As promised last Friday, George Will (the Pulitzer Prize winner whom the Wall Street Journal has called “perhaps the most powerful journalist in America”) has written a condign censure of the candidacy of Mitt Romney in “Mitt Romney, the pretzel candidate”.
Will uses Romney’s eight (or nine?) varying and not entirely transparent stances on ethanol to help explain why “Romney cannot enunciate a defensible, or even decipherable, ethanol policy” (to use but one example). All this to help explain why “conservatives correctly believe that it is important to defeat Barack Obama but unimportant that Romney be president”. Will then moves to other examples of Romney trying to have it both (or more) ways on other subjects, such as Social Security, Medicare, TARP, and the Ohio initiatives on public employee’s collective bargaining.

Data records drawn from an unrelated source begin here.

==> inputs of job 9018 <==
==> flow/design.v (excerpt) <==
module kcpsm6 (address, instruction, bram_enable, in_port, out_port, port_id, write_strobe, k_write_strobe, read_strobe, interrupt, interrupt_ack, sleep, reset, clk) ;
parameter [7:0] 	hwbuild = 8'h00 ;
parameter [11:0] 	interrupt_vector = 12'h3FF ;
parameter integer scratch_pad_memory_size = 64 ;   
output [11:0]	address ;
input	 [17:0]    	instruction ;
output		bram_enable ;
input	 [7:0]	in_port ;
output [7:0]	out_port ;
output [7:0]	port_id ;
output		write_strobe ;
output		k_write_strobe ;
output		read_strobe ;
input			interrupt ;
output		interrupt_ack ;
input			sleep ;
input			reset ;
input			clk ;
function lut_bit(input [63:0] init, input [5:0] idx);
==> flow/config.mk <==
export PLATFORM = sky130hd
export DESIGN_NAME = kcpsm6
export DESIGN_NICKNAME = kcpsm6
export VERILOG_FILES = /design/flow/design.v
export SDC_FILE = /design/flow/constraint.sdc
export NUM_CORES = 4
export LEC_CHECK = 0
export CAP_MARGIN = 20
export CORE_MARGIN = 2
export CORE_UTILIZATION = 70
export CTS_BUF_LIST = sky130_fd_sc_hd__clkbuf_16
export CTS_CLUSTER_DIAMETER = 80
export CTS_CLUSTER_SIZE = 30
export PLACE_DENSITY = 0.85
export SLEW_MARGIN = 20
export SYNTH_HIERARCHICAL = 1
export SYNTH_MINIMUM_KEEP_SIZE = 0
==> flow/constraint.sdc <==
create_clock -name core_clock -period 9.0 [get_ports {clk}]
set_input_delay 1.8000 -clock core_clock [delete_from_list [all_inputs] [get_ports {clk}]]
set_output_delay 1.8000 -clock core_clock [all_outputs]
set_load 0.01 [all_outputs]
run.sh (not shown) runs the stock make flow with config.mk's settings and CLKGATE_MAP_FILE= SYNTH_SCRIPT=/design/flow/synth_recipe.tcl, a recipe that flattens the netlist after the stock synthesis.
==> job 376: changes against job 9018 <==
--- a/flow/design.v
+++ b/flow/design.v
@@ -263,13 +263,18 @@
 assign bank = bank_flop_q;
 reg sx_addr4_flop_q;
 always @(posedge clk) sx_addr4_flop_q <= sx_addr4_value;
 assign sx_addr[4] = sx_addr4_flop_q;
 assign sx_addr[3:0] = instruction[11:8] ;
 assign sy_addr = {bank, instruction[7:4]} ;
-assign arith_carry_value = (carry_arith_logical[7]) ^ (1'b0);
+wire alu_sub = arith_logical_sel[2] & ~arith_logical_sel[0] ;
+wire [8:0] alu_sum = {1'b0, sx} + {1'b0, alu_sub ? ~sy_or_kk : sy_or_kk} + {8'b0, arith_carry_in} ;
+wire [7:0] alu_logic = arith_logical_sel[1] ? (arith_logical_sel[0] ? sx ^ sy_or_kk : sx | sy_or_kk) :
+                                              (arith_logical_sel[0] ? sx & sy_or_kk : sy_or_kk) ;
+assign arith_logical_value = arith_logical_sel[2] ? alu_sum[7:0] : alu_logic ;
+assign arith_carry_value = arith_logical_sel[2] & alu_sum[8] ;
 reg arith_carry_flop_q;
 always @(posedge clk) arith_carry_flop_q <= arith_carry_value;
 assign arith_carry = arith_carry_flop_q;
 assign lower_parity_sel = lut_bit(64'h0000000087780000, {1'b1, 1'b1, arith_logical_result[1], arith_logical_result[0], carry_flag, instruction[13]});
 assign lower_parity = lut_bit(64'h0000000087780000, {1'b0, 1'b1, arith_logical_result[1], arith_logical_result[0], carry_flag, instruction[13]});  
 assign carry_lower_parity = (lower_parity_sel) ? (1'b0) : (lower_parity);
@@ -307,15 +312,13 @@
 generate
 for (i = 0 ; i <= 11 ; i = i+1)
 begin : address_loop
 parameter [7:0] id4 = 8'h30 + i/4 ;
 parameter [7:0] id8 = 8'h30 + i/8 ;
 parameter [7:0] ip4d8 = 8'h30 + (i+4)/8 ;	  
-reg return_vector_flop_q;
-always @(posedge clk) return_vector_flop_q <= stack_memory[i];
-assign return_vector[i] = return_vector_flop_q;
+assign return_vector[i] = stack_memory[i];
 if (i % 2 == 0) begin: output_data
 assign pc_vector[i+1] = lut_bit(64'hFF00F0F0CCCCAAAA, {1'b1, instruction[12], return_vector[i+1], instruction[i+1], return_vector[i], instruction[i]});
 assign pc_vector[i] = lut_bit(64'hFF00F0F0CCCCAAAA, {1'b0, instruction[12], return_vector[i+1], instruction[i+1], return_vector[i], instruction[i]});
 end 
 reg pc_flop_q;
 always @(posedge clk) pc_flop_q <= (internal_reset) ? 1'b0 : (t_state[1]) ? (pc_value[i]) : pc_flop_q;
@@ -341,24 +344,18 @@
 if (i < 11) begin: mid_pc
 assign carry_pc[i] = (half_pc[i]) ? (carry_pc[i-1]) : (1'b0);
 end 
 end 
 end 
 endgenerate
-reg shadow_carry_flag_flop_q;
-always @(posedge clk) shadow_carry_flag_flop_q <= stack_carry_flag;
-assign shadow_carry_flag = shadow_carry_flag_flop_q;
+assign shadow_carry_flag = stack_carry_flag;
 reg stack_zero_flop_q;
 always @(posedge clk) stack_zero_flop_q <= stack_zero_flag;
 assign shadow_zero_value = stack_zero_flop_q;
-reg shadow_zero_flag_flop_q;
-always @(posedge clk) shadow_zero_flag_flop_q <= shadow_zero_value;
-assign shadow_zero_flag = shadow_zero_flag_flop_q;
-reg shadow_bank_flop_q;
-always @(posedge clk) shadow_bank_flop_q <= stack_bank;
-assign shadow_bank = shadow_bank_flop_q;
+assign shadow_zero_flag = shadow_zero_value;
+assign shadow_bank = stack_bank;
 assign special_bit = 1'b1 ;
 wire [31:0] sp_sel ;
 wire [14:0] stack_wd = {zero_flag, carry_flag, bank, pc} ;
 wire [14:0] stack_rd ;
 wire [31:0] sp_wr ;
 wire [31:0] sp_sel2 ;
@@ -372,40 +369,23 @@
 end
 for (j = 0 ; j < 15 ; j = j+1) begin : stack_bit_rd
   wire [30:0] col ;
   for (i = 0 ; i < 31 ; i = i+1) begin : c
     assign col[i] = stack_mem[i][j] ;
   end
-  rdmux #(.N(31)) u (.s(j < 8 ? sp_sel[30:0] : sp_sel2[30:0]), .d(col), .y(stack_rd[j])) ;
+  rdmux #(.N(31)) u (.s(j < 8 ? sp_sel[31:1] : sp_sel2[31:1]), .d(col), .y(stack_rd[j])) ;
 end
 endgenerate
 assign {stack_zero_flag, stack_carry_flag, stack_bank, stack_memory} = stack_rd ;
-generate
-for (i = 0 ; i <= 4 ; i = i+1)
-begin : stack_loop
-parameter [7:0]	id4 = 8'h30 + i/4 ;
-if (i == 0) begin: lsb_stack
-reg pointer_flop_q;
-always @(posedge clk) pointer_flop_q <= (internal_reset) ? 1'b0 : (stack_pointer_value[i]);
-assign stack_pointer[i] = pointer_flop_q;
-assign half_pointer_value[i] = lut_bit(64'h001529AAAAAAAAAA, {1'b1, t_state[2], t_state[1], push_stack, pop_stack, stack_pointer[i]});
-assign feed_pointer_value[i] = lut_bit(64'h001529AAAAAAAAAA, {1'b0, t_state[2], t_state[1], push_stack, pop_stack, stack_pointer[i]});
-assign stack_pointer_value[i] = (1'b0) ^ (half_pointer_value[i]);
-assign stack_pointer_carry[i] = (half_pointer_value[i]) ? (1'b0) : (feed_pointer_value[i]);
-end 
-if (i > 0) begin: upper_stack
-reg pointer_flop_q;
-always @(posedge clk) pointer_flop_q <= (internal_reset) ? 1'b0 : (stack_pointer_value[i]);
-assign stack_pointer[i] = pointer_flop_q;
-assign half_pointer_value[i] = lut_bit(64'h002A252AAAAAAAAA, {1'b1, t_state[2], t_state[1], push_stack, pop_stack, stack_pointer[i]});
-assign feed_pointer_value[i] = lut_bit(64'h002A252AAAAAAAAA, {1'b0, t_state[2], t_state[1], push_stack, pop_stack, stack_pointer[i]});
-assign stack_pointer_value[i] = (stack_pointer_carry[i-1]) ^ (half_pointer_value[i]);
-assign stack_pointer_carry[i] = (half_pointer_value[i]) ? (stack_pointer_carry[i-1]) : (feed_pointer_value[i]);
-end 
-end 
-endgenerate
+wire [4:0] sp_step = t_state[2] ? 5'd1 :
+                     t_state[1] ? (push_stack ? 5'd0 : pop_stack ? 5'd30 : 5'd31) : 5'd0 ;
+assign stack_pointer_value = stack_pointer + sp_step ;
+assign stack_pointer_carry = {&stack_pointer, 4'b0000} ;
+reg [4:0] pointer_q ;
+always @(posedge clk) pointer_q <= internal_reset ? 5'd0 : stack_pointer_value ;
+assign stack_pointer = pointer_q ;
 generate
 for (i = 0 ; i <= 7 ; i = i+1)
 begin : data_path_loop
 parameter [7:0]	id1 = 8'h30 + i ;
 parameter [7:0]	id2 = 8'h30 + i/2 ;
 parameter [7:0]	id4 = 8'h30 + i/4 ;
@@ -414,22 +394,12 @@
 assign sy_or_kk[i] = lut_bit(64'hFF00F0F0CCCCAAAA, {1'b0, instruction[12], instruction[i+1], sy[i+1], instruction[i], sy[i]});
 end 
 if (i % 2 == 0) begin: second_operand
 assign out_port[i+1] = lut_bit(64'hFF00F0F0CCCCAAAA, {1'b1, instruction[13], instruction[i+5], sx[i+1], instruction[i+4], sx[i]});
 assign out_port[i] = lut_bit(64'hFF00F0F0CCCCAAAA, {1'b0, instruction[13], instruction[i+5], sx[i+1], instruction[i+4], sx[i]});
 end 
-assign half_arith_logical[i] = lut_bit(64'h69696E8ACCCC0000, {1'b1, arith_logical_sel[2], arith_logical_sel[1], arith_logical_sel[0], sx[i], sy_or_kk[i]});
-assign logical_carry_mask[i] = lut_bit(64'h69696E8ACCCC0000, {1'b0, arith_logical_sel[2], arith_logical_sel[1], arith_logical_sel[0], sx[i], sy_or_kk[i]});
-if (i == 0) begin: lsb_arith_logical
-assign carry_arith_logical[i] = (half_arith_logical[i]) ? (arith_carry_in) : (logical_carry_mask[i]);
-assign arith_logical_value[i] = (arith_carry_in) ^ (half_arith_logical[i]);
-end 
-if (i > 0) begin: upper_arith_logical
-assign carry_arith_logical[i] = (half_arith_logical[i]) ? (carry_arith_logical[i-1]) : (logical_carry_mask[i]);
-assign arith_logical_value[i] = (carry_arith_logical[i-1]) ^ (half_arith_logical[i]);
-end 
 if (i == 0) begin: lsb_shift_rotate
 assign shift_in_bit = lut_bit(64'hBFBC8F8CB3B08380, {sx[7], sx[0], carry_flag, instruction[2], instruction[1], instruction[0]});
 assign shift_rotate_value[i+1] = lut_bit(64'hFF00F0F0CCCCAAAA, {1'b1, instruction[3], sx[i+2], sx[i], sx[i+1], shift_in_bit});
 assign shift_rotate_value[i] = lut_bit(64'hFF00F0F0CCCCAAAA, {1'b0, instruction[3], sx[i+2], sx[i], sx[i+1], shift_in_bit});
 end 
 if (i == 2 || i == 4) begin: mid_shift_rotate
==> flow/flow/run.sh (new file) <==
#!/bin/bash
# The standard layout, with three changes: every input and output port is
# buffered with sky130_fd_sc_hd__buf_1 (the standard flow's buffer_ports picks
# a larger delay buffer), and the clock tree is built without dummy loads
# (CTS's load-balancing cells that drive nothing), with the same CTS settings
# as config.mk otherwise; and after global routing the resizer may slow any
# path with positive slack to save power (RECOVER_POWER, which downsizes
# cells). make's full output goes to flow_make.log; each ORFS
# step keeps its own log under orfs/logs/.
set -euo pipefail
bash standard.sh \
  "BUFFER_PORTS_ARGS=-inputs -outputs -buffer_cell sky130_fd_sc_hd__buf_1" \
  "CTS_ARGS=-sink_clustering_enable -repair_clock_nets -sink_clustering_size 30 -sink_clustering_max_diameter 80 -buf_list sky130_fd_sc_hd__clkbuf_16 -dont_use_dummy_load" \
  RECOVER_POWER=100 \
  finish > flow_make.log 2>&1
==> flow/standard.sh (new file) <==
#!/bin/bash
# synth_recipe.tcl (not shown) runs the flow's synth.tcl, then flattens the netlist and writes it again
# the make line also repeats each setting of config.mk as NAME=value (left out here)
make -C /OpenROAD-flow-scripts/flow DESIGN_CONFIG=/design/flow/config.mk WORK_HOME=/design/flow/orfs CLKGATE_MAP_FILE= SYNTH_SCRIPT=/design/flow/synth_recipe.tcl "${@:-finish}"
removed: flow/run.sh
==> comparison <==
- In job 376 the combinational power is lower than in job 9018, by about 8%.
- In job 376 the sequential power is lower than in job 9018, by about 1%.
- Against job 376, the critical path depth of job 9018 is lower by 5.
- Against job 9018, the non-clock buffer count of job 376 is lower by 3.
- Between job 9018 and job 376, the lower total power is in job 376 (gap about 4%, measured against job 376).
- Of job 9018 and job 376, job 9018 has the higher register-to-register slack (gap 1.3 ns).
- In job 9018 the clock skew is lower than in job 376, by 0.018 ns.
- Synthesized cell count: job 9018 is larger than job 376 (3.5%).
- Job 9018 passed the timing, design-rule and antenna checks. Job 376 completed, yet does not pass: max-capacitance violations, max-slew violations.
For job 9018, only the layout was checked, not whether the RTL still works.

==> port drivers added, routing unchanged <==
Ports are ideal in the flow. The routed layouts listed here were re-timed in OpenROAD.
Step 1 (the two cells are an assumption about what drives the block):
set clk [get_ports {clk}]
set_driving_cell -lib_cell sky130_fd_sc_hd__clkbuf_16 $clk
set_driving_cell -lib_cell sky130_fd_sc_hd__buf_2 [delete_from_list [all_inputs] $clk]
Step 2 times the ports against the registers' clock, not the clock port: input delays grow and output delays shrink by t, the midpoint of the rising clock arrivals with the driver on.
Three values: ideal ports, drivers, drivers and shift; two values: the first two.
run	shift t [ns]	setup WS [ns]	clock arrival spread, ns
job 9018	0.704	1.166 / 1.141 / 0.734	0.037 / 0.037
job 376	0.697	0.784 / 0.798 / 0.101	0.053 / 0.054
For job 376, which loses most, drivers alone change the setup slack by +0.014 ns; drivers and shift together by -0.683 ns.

The last point had him waffling on the ballot measure preserving Ohio Governor John Kasich’s ability to deal with the unions in like manner to Scott Walker in Wisconsin. This was done – incredibly – while attending a rally for its passage in a special election, after expressing support earlier (which was why he was invited to the rally in the first place, to help buck up the morale of the phone bank workers). He told the rally that now he had no stance on the issue and that “citizens of states should be able to make decisions . . . on their own”. This is after his support of a New Hampshire right-to-work bill some three months before. After catching flak for the turn-around, the next day he came out for it “110 percent”. (That last over-the-top cliché could well be the modern replacement for George McGovern’s “1000 percent” support of his doomed vice-presidential running mate Thomas Eagleton in 1972, just days before McGovern dumped him.)
Will concludes, in speaking of Romney, “Has conservatism come so far, surmounting so many obstacles, to settle, at a moment of economic crisis, for this?”
As an added fillip, Erick Erickson of Redstate.com weighs in with his story on the leak of Will’s column a few days before, such as the quote from Professor William Mayer of Northeastern: “After studying Presidential nominations for 30 years, I’ve never seen somebody who has so completely renounced his past record when he decided to run for President.” Erickson then goes on to provide a valuable tool on the subject in the form of eleven pages of Romney flip-flops (a partial list) that the McCain campaign compiled in 2008, adding “The most striking thing to me is that some of Mitt Romney’s positions have flipped again for 2012.”